The V3 Steel Cell technology platform, announced in December 2015, improved efficiency and power density to the point at which Ceres was able to address a broader range of applications, as discussed above, as well as significantly improving the economic case for the CHP residential market. V4, released in calendar Q316, was primarily intended to focus on reduced manufacturing costs (discussed below), but this iteration of the technology also exhibits improved power density, and can start from cold and reach full power in less than 15 minutes, which management believes is a world first for solid oxide fuel cells. This iteration exhibits increased lifetime, having been cycled through thousands of warm-ups and cool-downs. The reduced start-up times and longer lifetime have enabled Ceres to further expand its addressable market, as discussed.

During FY16, significant progress was made on production scale-up projects intended to provide demonstration and validation of a production process suitable for high-volume fuel cell manufacture at market cost points. The key innovation is based on changing the way in which the thin ceramic layers forming the electrolyte layer inside individual cells are laid down. Originally this was done by spraying. In February 2016 Ceres commissioned its high-speed print line, which is used to deposit the thin ceramic layers. The new print line reduced print cycle time from 30 seconds to three, substantially improving throughput. The technique also gives a better-quality deposition layer.

V4 of the Steel Cell incorporates these and other manufacturing enhancements, removing over 20% of the processing steps and improving material utilisation. Combining these manufacturing gains with the greater power density achieved in this release gives better cost-effectiveness, thus improving the competitiveness of the technology and potentially accelerating adoption. Ceres currently has the capacity to manufacture 30,000 Steel Cells each year. In the longer term, Ceres is likely to partner with third parties that will manufacture fuel cells in volume using Ceres’ proprietary process.

Fuel cells bring about a controlled reaction between hydrogen and oxygen to form water, electrical energy and heat energy. Since hydrogen and oxygen do not spontaneously react, the electro-chemical reaction is effected either by bringing them together in the presence of an expensive catalyst such as platinum or heating the gases to a high temperature. PEMFCs are the most widely deployed at present because this is a mature technology that operates at relatively low temperatures. The drawback is that the technology relies on platinum, pushing up costs. SOFC, which is Ceres’ technology, is gaining in popularity because it offers potentially higher levels of electrical efficiency and does not require a costly platinum catalyst (see Exhibit 3). However, SOFCs depend on high temperatures to get the reaction going. The higher the temperature, the more exotic and more expensive the fuel cell materials become. The evolution of SOFC cells, which is discussed later, can be viewed as a quest to find electrolyte materials and structures that operate at lower temperatures, enabling the entire fuel cell to be made from less expensive materials.

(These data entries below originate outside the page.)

## src/hdl/pnmc_pkg.sv

```systemverilog
// Shared types, constants and arithmetic helpers for the palette crossfade block.
package pnmc_pkg;

    typedef enum logic [1:0] {
        MODE_WRITE_OUT = 2'd0,
        MODE_WRITE_IN  = 2'd1,
        MODE_TICK      = 2'd2,
        MODE_QUERY     = 2'd3
    } mode_t;

    typedef struct packed {
        mode_t       mode;
        logic        do_hop;
        logic [3:0]  entry_index;
        logic [7:0]  red_in;
        logic [7:0]  green_in;
        logic [7:0]  blue_in;
    } in_item_t;

    typedef struct packed {
        logic [7:0]  red_out;
        logic [7:0]  green_out;
        logic [7:0]  blue_out;
        logic [3:0]  matched_index;
    } out_item_t;

    typedef struct packed {
        logic [7:0] r;
        logic [7:0] g;
        logic [7:0] b;
    } rgb_t;

    localparam int HOP_W            = 16;
    localparam int WRITABLE_ENTRIES = 16;
    localparam int DIST_W           = 18;
    localparam logic [DIST_W-1:0] DIST_INIT = '1;

    localparam int FRAC_W     = 16;
    localparam int ALPHA_W    = FRAC_W + 1;
    localparam int DIV_CNT_W  = $clog2(FRAC_W);
    localparam int SQ_W       = 2 * FRAC_W;
    localparam int WEIGHT_W   = FRAC_W + 2;
    localparam int CUBE_W     = SQ_W + WEIGHT_W;
    localparam logic [WEIGHT_W-1:0] SMOOTH_THREE = WEIGHT_W'(3 * (1 << FRAC_W));

    typedef struct packed {
        logic              valid;
        rgb_t              from;
        logic [DIST_W-1:0] best_d;
        logic [3:0]        best_j;
        rgb_t              best;
    } match_tok_t;

    typedef struct packed {
        logic       wr_out;
        logic       wr_in;
        logic [3:0] index;
        rgb_t       color;
        logic       hop;
    } cell_ctrl_t;

    typedef enum logic [0:0] {
        S_IDLE,
        S_RUN
    } top_state_t;

    typedef enum logic [2:0] {
        A_IDLE,
        A_DIV,
        A_SQUARE,
        A_CUBE,
        A_DONE
    } alpha_state_t;

    function automatic logic [DIST_W-1:0] sq_dist(input rgb_t p, input rgb_t q);
        logic signed [8:0]  dr;
        logic signed [8:0]  dg;
        logic signed [8:0]  db;
        logic signed [17:0] sr;
        logic signed [17:0] sg;
        logic signed [17:0] sb;
        dr = $signed({1'b0, p.r}) - $signed({1'b0, q.r});
        dg = $signed({1'b0, p.g}) - $signed({1'b0, q.g});
        db = $signed({1'b0, p.b}) - $signed({1'b0, q.b});
        sr = dr * dr;
        sg = dg * dg;
        sb = db * db;
        return DIST_W'($unsigned(sr)) + DIST_W'($unsigned(sg)) + DIST_W'($unsigned(sb));
    endfunction

    function automatic logic [7:0] blend_chan(input logic [7:0] a, input logic [7:0] b,
                                              input logic [ALPHA_W-1:0] alpha);
        logic signed [8:0]  diff;
        logic signed [26:0] prod;
        logic signed [26:0] sum;
        diff = $signed({1'b0, b}) - $signed({1'b0, a});
        prod = diff * $signed({1'b0, alpha});
        sum  = $signed({3'b000, a, 16'h0000}) + prod;
        return sum[23:16];
    endfunction

endpackage

```

## src/hdl/pnmc_cell.sv

```systemverilog
// One palette cell: holds an outgoing and an incoming entry and updates the running best match.
module pnmc_cell #(
    parameter int CELL_INDEX = 0
) (
    input  logic                 clk,
    input  logic                 rst_n,
    input  pnmc_pkg::cell_ctrl_t ctrl,
    input  pnmc_pkg::match_tok_t tok_in,
    output pnmc_pkg::match_tok_t tok_out,
    output pnmc_pkg::rgb_t       out_entry
);
    import pnmc_pkg::*;

    localparam logic       WRITABLE = (CELL_INDEX < WRITABLE_ENTRIES);
    localparam logic [3:0] INDEX4   = 4'(CELL_INDEX);

    rgb_t              out_entry_reg;
    rgb_t              in_entry_reg;
    match_tok_t        tok_reg;
    match_tok_t        tok_next;
    logic              hit;
    logic [DIST_W-1:0] sq_d;
    logic              take;

    assign hit = WRITABLE && (ctrl.index == INDEX4);

    always_comb
    begin
        sq_d            = sq_dist(tok_in.from, in_entry_reg);
        take            = sq_d < tok_in.best_d;
        tok_next        = tok_in;
        if (take)
        begin
            tok_next.best_d = sq_d;
            tok_next.best_j = INDEX4;
            tok_next.best   = in_entry_reg;
        end
    end

    always_ff @(posedge clk or negedge rst_n)
    begin
        if (!rst_n)
        begin
            out_entry_reg <= '0;
            in_entry_reg  <= '0;
            tok_reg       <= '0;
        end
        else
        begin
            if (ctrl.hop)
            begin
                out_entry_reg <= in_entry_reg;
            end
            else if (ctrl.wr_out && hit)
            begin
                out_entry_reg <= ctrl.color;
            end
            if (ctrl.wr_in && hit)
            begin
                in_entry_reg <= ctrl.color;
            end
            tok_reg <= tok_next;
        end
    end

    assign tok_out   = tok_reg;
    assign out_entry = out_entry_reg;

endmodule

```

## config.mk

```make
export PLATFORM = sky130hd
export DESIGN_NAME = pnmc_cell
export DESIGN_NICKNAME = d
export VERILOG_FILES = /design/src/hdl/pnmc_pkg.sv /design/src/hdl/pnmc_cell.sv
export SDC_FILE = /design/constraint.sdc
export NUM_CORES = 1
export LEC_CHECK = 0
export ABC_CLOCK_PERIOD_IN_PS = 8350
export BUFFER_PORTS_ARGS = -buffer_cell sky130_fd_sc_hd__buf_4
export CAP_MARGIN = 20
export CORE_MARGIN = 10
export CORE_UTILIZATION = 54
export DETAILED_ROUTE_END_ITERATION = 6
export GPL_ROUTABILITY_DRIVEN = 0
export PLACE_DENSITY_LB_ADDON = 0.05
export SETUP_SLACK_MARGIN = 0.3
export SLEW_MARGIN = 25
export SYNTH_ARGS = -nofsm -noshare
export SYNTH_HDL_FRONTEND = slang
export SYNTH_SLANG_ARGS = --single-unit
export TNS_END_PERCENT = 50
```

## constraint.sdc

```tcl
create_clock -name clk -period 8.35 [get_ports clk]
set_input_delay 0.4175 -clock clk [delete_from_list [all_inputs] [get_ports clk]]
set_output_delay 0.4175 -clock clk [all_outputs]
set_load 0.01 [all_outputs]
```

======== Word-level counts from Yosys, hierarchy flattened ========
Cells that the tools add are included.
storage, ports and cells
  word-level logic and storage cells ...... 31
  memories ................................ 0
  output and inout bits ................... 95
  ROM bits ................................ 0
  latch bits .............................. 0
  input port bits ......................... 104
  register bits ........................... 119
  RAM bits ................................ 0
operators by class
  bitwise gates (word level) .............. 0
  reduce and logical (&&, ||, !) cells .... 4
  mux-type cells .......................... 3
  $mul .................................... 3
  order comparisons ....................... 1
  divide/modulo/power cells ............... 0
  $add $sub $neg .......................... 5
  shift operators ......................... 0
  equality and inequality tests ........... 0
operators by type and width
  kind                 number
  $mul A9 B9 Y18       3
  $mux W24             2
  $mux W46             1
  $add A18 B18 Y18     2
  $sub A8 B8 Y9        3
  $lt A18 B18 Y1       1
  $logic_not A4 Y1     1
  $logic_and A1 B1 Y1  2
  $reduce_bool A2 Y1   1

======== Logic depth before layout (Yosys ltp) ========
  depth after elaboration ................. 6
  mapped depth ............................ 41
  depth with buffers taken out ............ 39

======== Least setup slack after synthesis ========
No wires, ideal clock.
  path type ............................... in2reg
  start point ............................. in tok_in[62] (netlist bit)
  end point ............................... reg tok_reg (netlist bit tok_out[10])
  data required time ...................... 8,225 ps
  path slack .............................. -914 ps
  library setup time ...................... 125 ps
  path buffers ............................ 2
  stages .................................. 36
  arrival ................................. 9,139 ps
  cell sequence ........................... inv_1 > ha_1 > inv_1 > fa_1 > nand2_1 > nand2_1 > a21oi_1 > o21ai_0 > a21oi_1 > o21ai_0 > a21oi_1 > clkbuf_1 > nand2_1 > fa_1 > inv_1 > fa_1 > fa_1 > inv_1 > fa_1 > fa_1 > inv_1 > fa_1 > fa_1 > fa_1 > ha_1 > or4_1 > o2111ai_1 > a21oi_1 > a311oi_2 > xnor2_1 > ha_1 > and4_1 > nand2_1 > o211ai_4 > buf_6 > mux2_4
RTL lines
  element               line             RTL
  start, declared       pnmc_cell.sv:8   input pnmc_pkg::match_tok_t tok_in,
  end signal, assigned  pnmc_cell.sv:62  tok_reg <= tok_next;
  end, declared         pnmc_cell.sv:19  match_tok_t tok_reg;

==> metrics.cfg <==
[worst_hold_path]
hold_class = input pin to flip-flop

[timing]
finalWorstSetupSlack_ns = -0.702
holdWs_ns = 0.0989
period_share_pct = 108
fin_skew_ns = 0.0151
maxSlewViolCount = 0
period_needed_ns = 9.05
tightest_slew_ns = 0.729
rsz0062_at_grt = yes
max_freq_mhz = 110
report.final.hold_viol_count = 0
setup_viol = 46
slew_headroom_pct = 50.9

[grt]
grt.total_usage_pct = 23.0
grt_overflow_total = 0
grt_pass1_wl_um = 60800
grt_pass1_vias = 11878
grt_max_degree = 79
grt_antenna_before_repair = 0

[final_layout]
nets = 2276
syn2layout_area_growth_pct = 36.2
layout_commonest_cell = buf_4
largest_register_ffs = 71
final_area_um2 = 19200
antennaDiodeCount = 0
final_cell_mix = buf_4 (451), inv_1 (309), fa_1 (204), ha_1 (134), dfrtp_1 (119)
layout.cells.non_filler = 2149
fin_util_pct = 74.2
drive_gt1_share_pct = 37.8

[synthesis]
synth_fp_nets = 1817
async_flop_share_pct = 100
ys_warn_count = 0
avgSynthCellArea_um2 = 10.5
netlist.top_cell.by_area = fa_1
synth-edff-count = 0
synthTopCellsByArea = fa_1 (32%), dfrtp_1 (21%), ha_1 (13%), inv_1 (8.6%), mux2_4 (3.2%)
ys_ff_latch = 119
synth-seq-area-share_pct = 21.2
yosys.area.top_type_share_pct = 31.9
ys.flop_type = dfrtp_1
syn_inst = 1342
ys_types = 49
netlist_area_um2 = 14100

[critical_path]
crit_type = flip-flop to flip-flop
endpoint_kind = flip-flop
crit_path_start_kind = flip-flop
cp_common_cell = fa_1
arrival_ns = 9.35
cp.required_ns = 8.65
cp_slowest_stage_delay_ns = 0.59
rrSetupSlack_ns = -0.70
worst-path-max-fanout = 8
critPathSlowestCell = fa_2

[place]
dp.cells = 2094
portBuffers = 198
dpl_cell_area_um2 = 17900
dp_hpwl_um = 30400

[floorplan]
core.rowCount = 59
die_w_um = 181
dieArea_um2 = 32900
ios = 199
die-height_um = 181
initial_core_util_pct = 54.5
core_um2 = 25800

[clocking]
cts_tree = yes
clkLatencyLatePin_ns = 0.42
cts_made_buffers = 17
clock-root-buffer = clkbuf_16
htreeDepth = 4
cts_max_path_buffers = 2
clk_pin_slew_worst_paths_ns = 0.07
clock-sinks = 119

[route]
drtPass1Iterations = 5
drc = 0
wl_per_cell_um = 17.4
ant_nets = 0
vias_per_cell = 5.03
drtIter0Drc = 606
vias = 10802
totalWireLength_um = 37400

[outcome]
violations = setup timing
outcome = complete, but fails checks

[run]
cap_violations = 0

==> path summary, 6_finish.rpt <==
check,from,cells past startpoint,endpoint
setup / recovery,in_entry_reg[16],35,tok_out[20]
hold / removal,tok_in[70],1,tok_out[70]
min in group asynchronous,rst_n,2,tok_out[22]
hold reg to reg,out_entry[13],2,out_entry[13]
max in group asynchronous,rst_n,3,tok_out[52]
setup reg to reg,in_entry_reg[16],35,tok_out[20]
==> repair_timing <==
action / in CTS / in global routing
hold endpoints to repair: 6 / 0
buffers inserted: 11 / 7
pin swaps: 46 / 30
cloned: 2 / 1
gates resized for setup: 64 / 42
hold buffers: 1 / 0
endpoints found under the setup margin: 46 / 46
==> worst max-delay path: cells and delay by family (launching register included) <==
family / cells / cell delay, ns
buffers and inverters: 6 / 0.87
AND/OR/NAND/NOR: 6 / 1.38
multiplexers: 1 / 0.29
adder cells (fa/ha/maj): 10 / 4.20
AO/OA/AOI/OAI: 9 / 1.32
XOR/XNOR: 3 / 0.44
flip-flops: 1 / 0.41
==> Yosys cell counts (5+ instances only) <==
library cell and instances:
or3_1 12, nor2b_1 7, nor3_1 14, and2_1 6
mux2_2 32, nand2b_1 5, mux2i_1 29, clkbuf_1 18
fa_1 224, buf_6 5, o21bai_1 5, dfrtp_1 119
o21ai_1 8, inv_1 323, nand2_1 87, xnor2_1 50
a21oi_1 30, nor2_1 81, a21o_1 10, o21ai_0 34
xor2_1 13, ha_1 147, clkinv_1 6, mux2_4 30
==> cell families (layout without fill, tap and decap cells) <==
kind of cell             after synthesis  in the layout  share of synthesized area (%)
AO/OA/AOI/OAI                        112            112                           5.02
multiplexers                          94             94                           8.07
XOR/XNOR                              63             63                           3.92
buffers and inverters                354            826                           9.74
flip-flops                           119            119                           21.2
adder cells (fa/ha/maj)              371            371                           44.9
AND/OR/NAND/NOR                      229            229                           7.15
==> final cells by class <==
type | instances | area, µm²
Clock buffer | 18 | 429
Clock inverter | 14 | 176
Fill cell | 1864 | 6670
Inverter | 330 | 1250
Multi-Input combinational cell | 869 | 10300
Sequential cell | 119 | 2980
Tap cell | 335 | 419
Timing Repair Buffer | 464 | 3640
==> per-layer routing <==
| metal | track usage [%] | up-vias | wire [µm] |
|---|---|---|---|
| met5 | 0 | - | 0 |
| met2 | 41.3 | 284 | 20000 |
| met4 | 5.43 | 0 | 620 |
| met1 | 28.6 | 5434 | 14900 |
| li1 | - | 5042 | - |
| met3 | 3.34 | 42 | 1900 |
==> metrics by stage <==
step | TNS (ns) | setup slack, ns
2_1_floorplan | -13.95 | -0.351
3_3_place_gp | -37.05 | -0.868
3_5_place_dp | -46.63 | -1.05
4_1_cts | -28.19 | -0.642
5_1_grt | -47.15 | -1.05
6_report | -30.81 | -0.702
Power is left out: the tool's default activity adds up to more than one toggle a clock period on the data nets, which glitch-free logic cannot reach.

The other drawback with PEM systems is that they typically run off pure hydrogen gas, which is not readily available. This significantly limits deployment to regions where there is an established infrastructure for distributing hydrogen. As discussed, it currently restricts roll-out of fuel cell-powered vehicles to parts of the western and eastern seaboards of the US and a few areas in Europe, Japan and Korea. PEM systems can be adapted to run off natural gas, which is readily available through national grid networks, but only by adding a complex external reformer to the fuel cell system that adds significant cost to the completed product. SOFC systems typically run off natural gas, using a simpler, less expensive type of external reformer.

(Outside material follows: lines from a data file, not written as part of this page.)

[config.mk]
export PLATFORM = sky130hd
export DESIGN_NAME = pnmc_alpha
export DESIGN_NICKNAME = d
export VERILOG_FILES = /design/src/hdl/pnmc_pkg.sv /design/src/hdl/pnmc_alpha.sv
export SDC_FILE = /design/constraint.sdc
export NUM_CORES = 2
export LEC_CHECK = 0
export BUFFER_PORTS_ARGS = -buffer_cell sky130_fd_sc_hd__clkbuf_2
export CORE_ASPECT_RATIO = 0.8
export CORE_MARGIN = 2
export CORE_UTILIZATION = 59
export CTS_CLUSTER_SIZE = 8
export DETAILED_ROUTE_END_ITERATION = 16
export PLACE_DENSITY = 0.82
export SKIP_CTS_REPAIR_TIMING = 1
export SLEW_MARGIN = 20
export SYNTH_ARGS = -nofsm -noshare
export SYNTH_HDL_FRONTEND = slang
export SYNTH_SLANG_ARGS = --single-unit
[constraint.sdc]
create_clock -name clk -period 6.7 [get_ports clk]
set_input_delay 0.67 -clock clk [delete_from_list [all_inputs] [get_ports clk]]
set_output_delay 0.67 -clock clk [all_outputs]
set_load 0.005 [all_outputs]
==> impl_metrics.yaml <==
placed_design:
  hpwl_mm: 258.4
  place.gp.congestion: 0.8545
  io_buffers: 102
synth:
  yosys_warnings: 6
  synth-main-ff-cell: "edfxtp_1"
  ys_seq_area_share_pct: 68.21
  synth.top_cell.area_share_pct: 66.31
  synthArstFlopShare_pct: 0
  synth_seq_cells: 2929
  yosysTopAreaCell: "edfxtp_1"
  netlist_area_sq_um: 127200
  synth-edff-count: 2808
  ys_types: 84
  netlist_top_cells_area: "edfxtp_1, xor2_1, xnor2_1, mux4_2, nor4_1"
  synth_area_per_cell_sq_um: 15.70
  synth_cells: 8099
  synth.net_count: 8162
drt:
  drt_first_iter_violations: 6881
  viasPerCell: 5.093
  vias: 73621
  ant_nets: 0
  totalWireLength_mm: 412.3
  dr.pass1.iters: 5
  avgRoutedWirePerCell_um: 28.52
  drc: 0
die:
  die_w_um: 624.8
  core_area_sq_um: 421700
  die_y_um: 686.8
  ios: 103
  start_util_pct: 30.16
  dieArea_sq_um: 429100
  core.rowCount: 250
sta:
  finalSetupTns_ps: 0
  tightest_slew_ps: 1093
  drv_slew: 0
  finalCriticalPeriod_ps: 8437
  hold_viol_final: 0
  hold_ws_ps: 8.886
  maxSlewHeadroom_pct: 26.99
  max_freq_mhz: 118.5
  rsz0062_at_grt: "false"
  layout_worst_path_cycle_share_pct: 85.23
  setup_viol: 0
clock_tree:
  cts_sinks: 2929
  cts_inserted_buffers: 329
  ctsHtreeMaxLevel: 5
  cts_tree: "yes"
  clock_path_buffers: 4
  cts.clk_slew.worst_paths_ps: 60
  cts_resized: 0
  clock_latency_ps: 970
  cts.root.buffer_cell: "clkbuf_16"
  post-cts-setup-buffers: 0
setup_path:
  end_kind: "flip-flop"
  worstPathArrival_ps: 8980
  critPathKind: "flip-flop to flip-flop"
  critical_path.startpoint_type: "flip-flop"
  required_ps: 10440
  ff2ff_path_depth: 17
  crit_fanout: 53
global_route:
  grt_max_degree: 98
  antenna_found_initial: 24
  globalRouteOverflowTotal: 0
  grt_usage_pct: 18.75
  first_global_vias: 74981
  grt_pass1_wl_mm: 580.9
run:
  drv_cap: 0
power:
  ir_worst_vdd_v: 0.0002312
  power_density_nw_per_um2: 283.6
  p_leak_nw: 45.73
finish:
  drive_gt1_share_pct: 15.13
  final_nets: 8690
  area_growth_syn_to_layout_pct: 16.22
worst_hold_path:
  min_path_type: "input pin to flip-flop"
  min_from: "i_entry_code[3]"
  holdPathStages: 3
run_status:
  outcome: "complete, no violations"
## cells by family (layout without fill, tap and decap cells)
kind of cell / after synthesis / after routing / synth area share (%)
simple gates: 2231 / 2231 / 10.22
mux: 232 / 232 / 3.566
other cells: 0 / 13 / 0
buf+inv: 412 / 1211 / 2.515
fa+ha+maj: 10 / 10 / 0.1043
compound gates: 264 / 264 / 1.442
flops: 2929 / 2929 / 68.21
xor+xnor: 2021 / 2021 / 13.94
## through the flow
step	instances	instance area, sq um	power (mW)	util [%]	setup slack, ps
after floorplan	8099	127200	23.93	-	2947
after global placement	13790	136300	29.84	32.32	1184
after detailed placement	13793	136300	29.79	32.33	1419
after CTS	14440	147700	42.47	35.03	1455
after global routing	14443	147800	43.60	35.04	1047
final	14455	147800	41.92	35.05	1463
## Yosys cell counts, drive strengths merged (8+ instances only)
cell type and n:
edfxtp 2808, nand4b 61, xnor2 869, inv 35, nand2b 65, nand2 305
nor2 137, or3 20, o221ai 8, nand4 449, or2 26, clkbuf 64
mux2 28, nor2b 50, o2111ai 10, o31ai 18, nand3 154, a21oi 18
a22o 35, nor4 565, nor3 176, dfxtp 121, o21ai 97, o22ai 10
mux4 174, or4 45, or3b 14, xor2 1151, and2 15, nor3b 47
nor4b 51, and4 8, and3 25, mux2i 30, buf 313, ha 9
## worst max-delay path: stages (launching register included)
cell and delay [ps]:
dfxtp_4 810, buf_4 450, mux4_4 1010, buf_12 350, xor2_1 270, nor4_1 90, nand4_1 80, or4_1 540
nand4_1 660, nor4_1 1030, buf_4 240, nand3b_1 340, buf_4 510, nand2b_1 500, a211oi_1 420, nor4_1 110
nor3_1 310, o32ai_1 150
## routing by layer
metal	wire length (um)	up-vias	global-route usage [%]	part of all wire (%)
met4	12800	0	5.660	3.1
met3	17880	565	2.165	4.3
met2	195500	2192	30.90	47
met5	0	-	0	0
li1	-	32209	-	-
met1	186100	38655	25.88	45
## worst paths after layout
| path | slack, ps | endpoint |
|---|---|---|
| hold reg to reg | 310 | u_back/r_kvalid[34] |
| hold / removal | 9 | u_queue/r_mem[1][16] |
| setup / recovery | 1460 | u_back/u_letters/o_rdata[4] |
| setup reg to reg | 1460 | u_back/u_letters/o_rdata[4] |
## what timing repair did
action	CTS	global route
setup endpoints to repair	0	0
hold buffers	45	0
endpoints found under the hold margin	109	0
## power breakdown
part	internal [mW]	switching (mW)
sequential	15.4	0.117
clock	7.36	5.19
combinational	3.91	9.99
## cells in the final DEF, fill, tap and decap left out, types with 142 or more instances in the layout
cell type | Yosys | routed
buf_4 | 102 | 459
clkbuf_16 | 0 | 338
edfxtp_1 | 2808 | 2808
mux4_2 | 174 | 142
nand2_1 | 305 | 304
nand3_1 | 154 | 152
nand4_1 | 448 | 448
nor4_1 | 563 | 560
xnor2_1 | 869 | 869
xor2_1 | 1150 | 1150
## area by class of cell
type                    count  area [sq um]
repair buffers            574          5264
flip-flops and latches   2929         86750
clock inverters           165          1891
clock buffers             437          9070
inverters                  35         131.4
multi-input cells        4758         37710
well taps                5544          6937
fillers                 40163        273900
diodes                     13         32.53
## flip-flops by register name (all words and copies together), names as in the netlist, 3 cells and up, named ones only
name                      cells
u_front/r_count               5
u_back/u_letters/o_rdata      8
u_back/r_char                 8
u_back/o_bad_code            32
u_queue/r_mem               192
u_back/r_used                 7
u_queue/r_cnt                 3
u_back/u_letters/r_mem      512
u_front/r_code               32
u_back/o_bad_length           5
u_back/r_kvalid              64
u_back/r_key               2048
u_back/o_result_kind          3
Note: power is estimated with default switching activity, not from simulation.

Crucially for applications in the domestic or commercial environment, SOFC exhaust streams are sufficiently hot to heat water for washing purposes or for space heating in a CHP system. This raises the overall energy conversion of the system from over 40% to between 80% and 95%. The additional efficiency offered by using the heat generated improves the total cost-effectiveness compared with conventional techniques for power generation.

We noted earlier that the evolution of SOFCs represents a quest to find electrolyte materials and structures that operate at lower temperatures, enabling the entire fuel cell to be made out of less expensive materials. The first generation, developed in the 1980s and 1990s, uses a thick layer of yttrium-stabilised zirconia as the electrolyte (see Exhibit 2), which also serves as the support for the entire cell. The electrolyte needs to be heated up to almost 1,000°C to become sufficiently conductive, so the rest of the components must be made from expensive and exotic ceramic materials to withstand the high temperature. As they are made entirely from ceramic materials, the fuel cell stacks are delicate and liable to crack when exposed to thermal stress when turned on and off. Second-generation cells have much thinner electrolyte layers. This allows the cell to operate at lower temperatures (650-850°C), so that the interconnect can be made from high-quality steel rather than exotic ceramics, substantially reducing cost. However, there are still issues with robustness because the anode (see Exhibit 2) has to be made thicker to give mechanical support to the cell and is prone to cracking.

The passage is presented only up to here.